Distraught Father's Courthouse Suicide Highlights America's Male Suicide Epidemic



By Glenn Sacks


      A distraught father struggling with overdue child support obligations and
adverse family court decisions committed suicide on the steps of the downtown San
Diego courthouse Monday. Angrily waving court documents, 43 year-old Derrick Miller
walked up to court personnel at the entrance, said "You did this to me," and shot
himself in the head.

      Miller is one of 300,000 Americans who have taken their own lives over the past
decade--as many Americans as were killed in combat in World War II. America is in the
throes of a largely unrecognized suicide epidemic, as suicide has become the eighth
leading cause of death in the United States today, and the third leading cause of
death among adolescents. All Americans recognize that our country is rife with
violent crime, but few know that 50% more Americans kill themselves than are
murdered.

 Who is committing suicide?

      For the most part, men. According to the National Institute of Mental Health,
males commit suicide four times as often as females do, and have higher suicide rates
in every age group. There are many risk factors for suicide, including substance
abuse and mental illness, but the two situations in which men are most likely to kill
themselves are after the loss of a job, and after a divorce.

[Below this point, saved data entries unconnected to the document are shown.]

## src/rtl/phase_sequencer_pkg.sv

```systemverilog
// Shared definitions for the five-phase sequencer: phase bit indices, state
// encoding and the wait-counter width helper.
package phase_sequencer_pkg;

  localparam int PHASE_W = 5;
  localparam int PH_F    = 0;
  localparam int PH_R    = 1;
  localparam int PH_X    = 2;
  localparam int PH_M    = 3;
  localparam int PH_W    = 4;

  typedef enum logic [2:0] {
    ST_IDLE = 3'd0,
    ST_F    = 3'd1,
    ST_R    = 3'd2,
    ST_X    = 3'd3,
    ST_M    = 3'd4,
    ST_W    = 3'd5,
    ST_HALT = 3'd6
  } state_t;

  // Keeps the counter at least one bit wide when the timeout is disabled.
  function automatic int cnt_width(input int max_val);
    return (max_val < 1) ? 1 : $clog2(max_val + 1);
  endfunction

endpackage

```

## src/rtl/phase_wait_timer.sv

```systemverilog
// Saturating wait counter shared by the F and M states; flags expiry when the
// count reaches WAIT_TIMEOUT (never when WAIT_TIMEOUT is 0).
module phase_wait_timer
  import phase_sequencer_pkg::*;
#(
  parameter int WAIT_TIMEOUT = 255
) (
  input  logic i_clk,
  input  logic i_rst,
  input  logic i_clr,
  input  logic i_wait,
  output logic o_expired
);

  localparam int CNT_W = cnt_width(WAIT_TIMEOUT);

  logic [CNT_W-1:0] r_cnt;

  always_ff @(posedge i_clk or posedge i_rst) begin
    if (i_rst) begin
      r_cnt <= '0;
    end else if (i_clr) begin
      r_cnt <= '0;
    end else if (i_wait && (r_cnt != '1)) begin
      r_cnt <= r_cnt + CNT_W'(1);
    end
  end

  assign o_expired = (WAIT_TIMEOUT > 0) && (r_cnt == CNT_W'(WAIT_TIMEOUT));

endmodule

```

## src/rtl/phase_sequencer.sv

```systemverilog
// Five-phase (F,R,X,M,W) control sequencer with halt/run and memory-wait
// timeout. Define PHASE_SEQ_PERF_EN to add cycle/instruction counters.
module phase_sequencer
  import phase_sequencer_pkg::*;
#(
  parameter int WAIT_TIMEOUT = 255,
  parameter bit SKIP_MEM     = 1'b1
) (
  input  logic               i_clk,
  input  logic               i_rst,
  input  logic               i_run,
  input  logic               i_halt_req,
  input  logic               i_mem_op,
  input  logic               i_imem_ack,
  input  logic               i_dmem_ack,
  output logic [PHASE_W-1:0] o_phase,
  output logic               o_imem_req,
  output logic               o_dmem_req,
  output logic               o_retire,
  output logic               o_halted,
  output logic               o_timeout_err
`ifdef PHASE_SEQ_PERF_EN
  ,
  output logic [31:0]        o_cycle_cnt,
  output logic [31:0]        o_instr_cnt
`endif
);

  state_t r_state;
  state_t w_next;
  logic   r_halt_pend;
  logic   r_timeout_err;
  logic   w_timeout;
  logic   w_expired;
  logic   w_wait;
  logic   w_clr;

  assign w_wait = ((r_state == ST_F) && !i_imem_ack) ||
                  ((r_state == ST_M) && !i_dmem_ack);
  assign w_clr  = ((w_next == ST_F) || (w_next == ST_M)) && (w_next != r_state);

  phase_wait_timer #(
    .WAIT_TIMEOUT(WAIT_TIMEOUT)
  ) u_wait_timer (
    .i_clk    (i_clk),
    .i_rst    (i_rst),
    .i_clr    (w_clr),
    .i_wait   (w_wait),
    .o_expired(w_expired)
  );

  always_comb begin
    w_next    = r_state;
    w_timeout = 1'b0;
    case (r_state)
      ST_IDLE: begin
        if (i_halt_req || r_halt_pend) w_next = ST_HALT;
        else if (i_run)                w_next = ST_F;
      end
      ST_F: begin
        if (i_imem_ack) begin
          w_next = ST_R;
        end else if (w_expired) begin
          w_next    = ST_HALT;
          w_timeout = 1'b1;
        end
      end
      ST_R: w_next = ST_X;
      ST_X: w_next = (i_mem_op || !SKIP_MEM) ? ST_M : ST_W;
      ST_M: begin
        if (i_dmem_ack) begin
          w_next = ST_W;
        end else if (w_expired) begin
          w_next    = ST_HALT;
          w_timeout = 1'b1;
        end
      end
      ST_W:    w_next = (r_halt_pend || i_halt_req) ? ST_HALT : ST_F;
      ST_HALT: if (i_run && !i_halt_req) w_next = ST_F;
      default: w_next = ST_IDLE;
    endcase
  end

  always_ff @(posedge i_clk or posedge i_rst) begin
    if (i_rst) begin
      r_state       <= ST_IDLE;
      r_halt_pend   <= 1'b0;
      r_timeout_err <= 1'b0;
    end else begin
      r_state <= w_next;
      // Entering HALT consumes the pending request, even one raised this cycle.
      if ((w_next == ST_HALT) && (r_state != ST_HALT)) r_halt_pend <= 1'b0;
      else if (i_halt_req)                             r_halt_pend <= 1'b1;
      if (w_timeout) r_timeout_err <= 1'b1;
    end
  end

  always_comb begin
    o_phase = '0;
    case (r_state)
      ST_F:    o_phase[PH_F] = 1'b1;
      ST_R:    o_phase[PH_R] = 1'b1;
      ST_X:    o_phase[PH_X] = 1'b1;
      ST_M:    o_phase[PH_M] = 1'b1;
      ST_W:    o_phase[PH_W] = 1'b1;
      default: o_phase = '0;
    endcase
  end

  assign o_imem_req    = (r_state == ST_F);
  assign o_dmem_req    = (r_state == ST_M);
  assign o_retire      = (r_state == ST_W);
  assign o_halted      = (r_state == ST_HALT);
  assign o_timeout_err = r_timeout_err;

`ifdef PHASE_SEQ_PERF_EN
  logic [31:0] r_cycle_cnt;
  logic [31:0] r_instr_cnt;

  always_ff @(posedge i_clk or posedge i_rst) begin
    if (i_rst) begin
      r_cycle_cnt <= '0;
      r_instr_cnt <= '0;
    end else begin
      if ((r_state != ST_IDLE) && (r_state != ST_HALT)) r_cycle_cnt <= r_cycle_cnt + 32'd1;
      if (r_state == ST_W) r_instr_cnt <= r_instr_cnt + 32'd1;
    end
  end

  assign o_cycle_cnt = r_cycle_cnt;
  assign o_instr_cnt = r_instr_cnt;
`endif

endmodule
```

## config.mk

```make
export PLATFORM = sky130hd
export DESIGN_NAME = phase_sequencer
export DESIGN_NICKNAME = d
export VERILOG_FILES = /design/src/rtl/phase_sequencer_pkg.sv /design/src/rtl/phase_wait_timer.sv /design/src/rtl/phase_sequencer.sv
export SDC_FILE = /design/constraint.sdc
export NUM_CORES = 1
export LEC_CHECK = 0
export BUFFER_PORTS_ARGS = -buffer_cell sky130_fd_sc_hd__clkbuf_2
export CORE_UTILIZATION = 50
export CTS_BUF_LIST = sky130_fd_sc_hd__clkbuf_4
export CTS_CLUSTER_SIZE = 16
export DETAILED_ROUTE_END_ITERATION = 6
export PLACE_DENSITY = 0.73
export SLEW_MARGIN = 20
export SYNTH_ARGS = -nofsm -noshare
export SYNTH_HDL_FRONTEND = slang
export SYNTH_SLANG_ARGS = --single-unit
```

## constraint.sdc

```tcl
create_clock -name i_clk -period 2.8 [get_ports i_clk]
set_clock_uncertainty 0.2 [all_clocks]
set_input_delay 0.42 -clock i_clk [delete_from_list [all_inputs] [get_ports i_clk]]
set_output_delay 0.42 -clock i_clk [all_outputs]
set_load 0.005 [all_outputs]
```

---- Word level (Yosys, flattened, before mapping) ----
Index checks and enable logic that the tools add are counted.
word-level totals
  output and inout port bits .............. 10
  register bits ........................... 13
  word-level logic and storage cells ...... 55
operators by class
  add/subtract/negate cells ............... 1
  mux-type cells .......................... 22
  equal/unequal tests ..................... 13
  reductions and logical operators ........ 15
operator list
  operator                                              count
  two-way mux 3 bit                                     7
  case mux 3 bit (7 select lines)                       1
  two-way mux 8 bit                                     2
  equality test 3 bit (second input constant)           5
  two-way mux 1 bit                                     11
  adder 8 x 1 -> 8 bit (second input constant)          1
  equality test 8 bit (second input constant)           1
  != test 8 bit (second input constant)                 1
  equality test 3 x 1 -> 1 bit (second input constant)  2
  equality test 3 x 2 -> 1 bit (second input constant)  2
  logical AND 1 bit                                     6
  nonzero test 2 bit                                    2
  logical NOT 1 bit                                     3
  logical NOT 3 bit                                     1
  logical OR 1 bit                                      3
  != test 3 bit                                         1
  != test 3 bit (second input constant)                 1
  case mux 1 bit (2 select lines)                       1

---- Depth between registers and ports, before layout ----
  depth in word-level cells ............... 8
  mapped depth ............................ 7
  mapped depth without buffers ............ 6

---- By module ----
A second synthesis with hierarchy kept.
second synthesis, totals
  cell total of the unflattened synthesis .. 105
  area, all modules ....................... 962.2 µm²
modules (own cells, without submodules)
  module            cells an instance  times used  area each (µm²)  sequential area each (µm²)
  phase_wait_timer  48                 1           491.7            200.2
  phase_sequencer   57                 1           470.5            125.1

---- Worst setup path before layout ----
Ideal clock, no wire load.
  kind .................................... flip-flop to flip-flop
  start point ............................. register r_state[2]
  end point ............................... register u_wait_timer.r_cnt[2]
  library setup time ...................... 0.149 ns
  path buffers ............................ 0
  data arrival time ....................... 1.673 ns
  clock period less this slack ............ 2.022 ns
  data required time ...................... 2.451 ns
  slack ................................... 0.778 ns
  stages on the path, launching flop included .. 6
  cells stage by stage .................... dfrtp_1 > or3b_4 > or4_4 > o31a_4 > mux2i_4 > a221oi_2
between the ends
  cells in the longest elaborated chain, start to end .. 7
  elaborated cells on any way between the ends .. 25
  those cells by class .................... 9 x eq/ne; 8 x mux; 8 x reduce/logical
RTL lines
  element                                                              RTL line                                                             RTL
  start: declaration                                                   phase_sequencer.sv:29                                                state_t r_state;
  start signal: assignment                                             phase_sequencer.sv:90                                                r_state <= w_next;
  two-way mux 3 bit (on tied branches)                                 phase_sequencer.sv:63, phase_sequencer.sv:73, phase_sequencer.sv:58
  two-way mux 3 bit (on tied branches)                                 phase_sequencer.sv:71, phase_sequencer.sv:57, phase_sequencer.sv:61
  case mux 3 bit (7 select lines)                                      phase_sequencer.sv:55                                                case (r_state)
  equality test 3 x 1 -> 1 bit or equality test 3 bit (tied branches)  phase_sequencer.sv:40                                                assign w_clr = ((w_next == ST_F) || (w_next == ST_M)) && (w_next != r_state);
  logical OR 1 bit                                                     phase_sequencer.sv:40
  logical AND 1 bit                                                    phase_sequencer.sv:40
  two-way mux 8 bit or nonzero test 2 bit (tied branches)              -
  end signal: assignment                                               phase_wait_timer.sv:25                                               r_cnt <= r_cnt + CNT_W'(1);
  end: declaration                                                     phase_wait_timer.sv:17                                               logic [CNT_W-1:0] r_cnt;
Several ways; a longest one is shown, not always the timed one.
A chain may end at the register's enable or synchronous reset.

---- Worst setup path after layout ----
  start point ............................. register r_state[0]
  end point ............................... register u_wait_timer.r_cnt[5]
Same word-level chain as after synthesis.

      Because our society strongly defines manhood as the ability to work and provide
for one's loved ones, unemployed men often see themselves as failures and as burdens
to their families.  Thus it is not surprising that while there is no difference in
the suicide rate of employed and unemployed women, the suicide rate of unemployed men
is twice that of employed men.

      It is for this reason that economic crises generally lead to male suicide
epidemics.  During the Midwest farm crisis of the 1980s, for example,  the suicide
rate of male farmers tripled. A sharp increase in male suicide occurred after the
destruction of Flint, Michigan's 70 year-old auto industry, as documented in the
disturbing 1989 film "Roger and Me." Some suicide experts fear a rise in suicide
related to our current economic downturn.

      The other most common suicide victims are divorced and/or estranged fathers
like Derrick Miller. In fact, a divorced father is ten times more likely to commit
suicide than a divorced mother, and three times more likely to commit suicide than a
married father.  According to Los Angeles divorce consultant Jayne Major:

      "Divorced men are often devastated by the loss of their children. It's a little
known fact that in the United States men initiate only a small number of the divorces
involving children.  Most of the men I deal with never saw their divorces coming, and
they are often treated very unfairly by the family courts."

      According to Sociology Professor Augustine Kposow  of the University of
California at Riverside, "The link between men and their children is often severed
because the woman is usually awarded custody.  A man may not get to see his children,
even with visitation rights. As far as the man is concerned, he has lost his marriage
and lost his children and that can lead to depression and suicide."

      There have been a rash of father suicides directly related to divorce and
mistreatment by the family courts over the past few years.  For example, New York
City Police Officer Martin Romanchick, a Medal of Honor recipient, hung himself after
being denied access to his children and being arrested 15 times on charges brought by
his ex-wife, charges the courts deemed frivolous. Massachusetts father Steven Cook,
prevented from seeing his daughter by a protection order based upon unfounded
allegations, committed suicide after he was jailed for calling his four-year-old
daughter on the wrong day of the week. Darrin White, a Canadian father who was
stripped of the right to see his children and was about to be jailed after failing to
pay a child support award tantamount to twice his take home pay, hung himself. His 14
year-old daughter Ashlee later wrote to her nation's Prime Minister, saying, "this
country's justice system has robbed me of one of the most precious gifts in my life,
my father."

      We'll never know exactly why Derrick Miller took his life and if his suicide
could have been prevented.  What we do know is that male suicide is one of America's
most serious public health issues, and it is time to address it.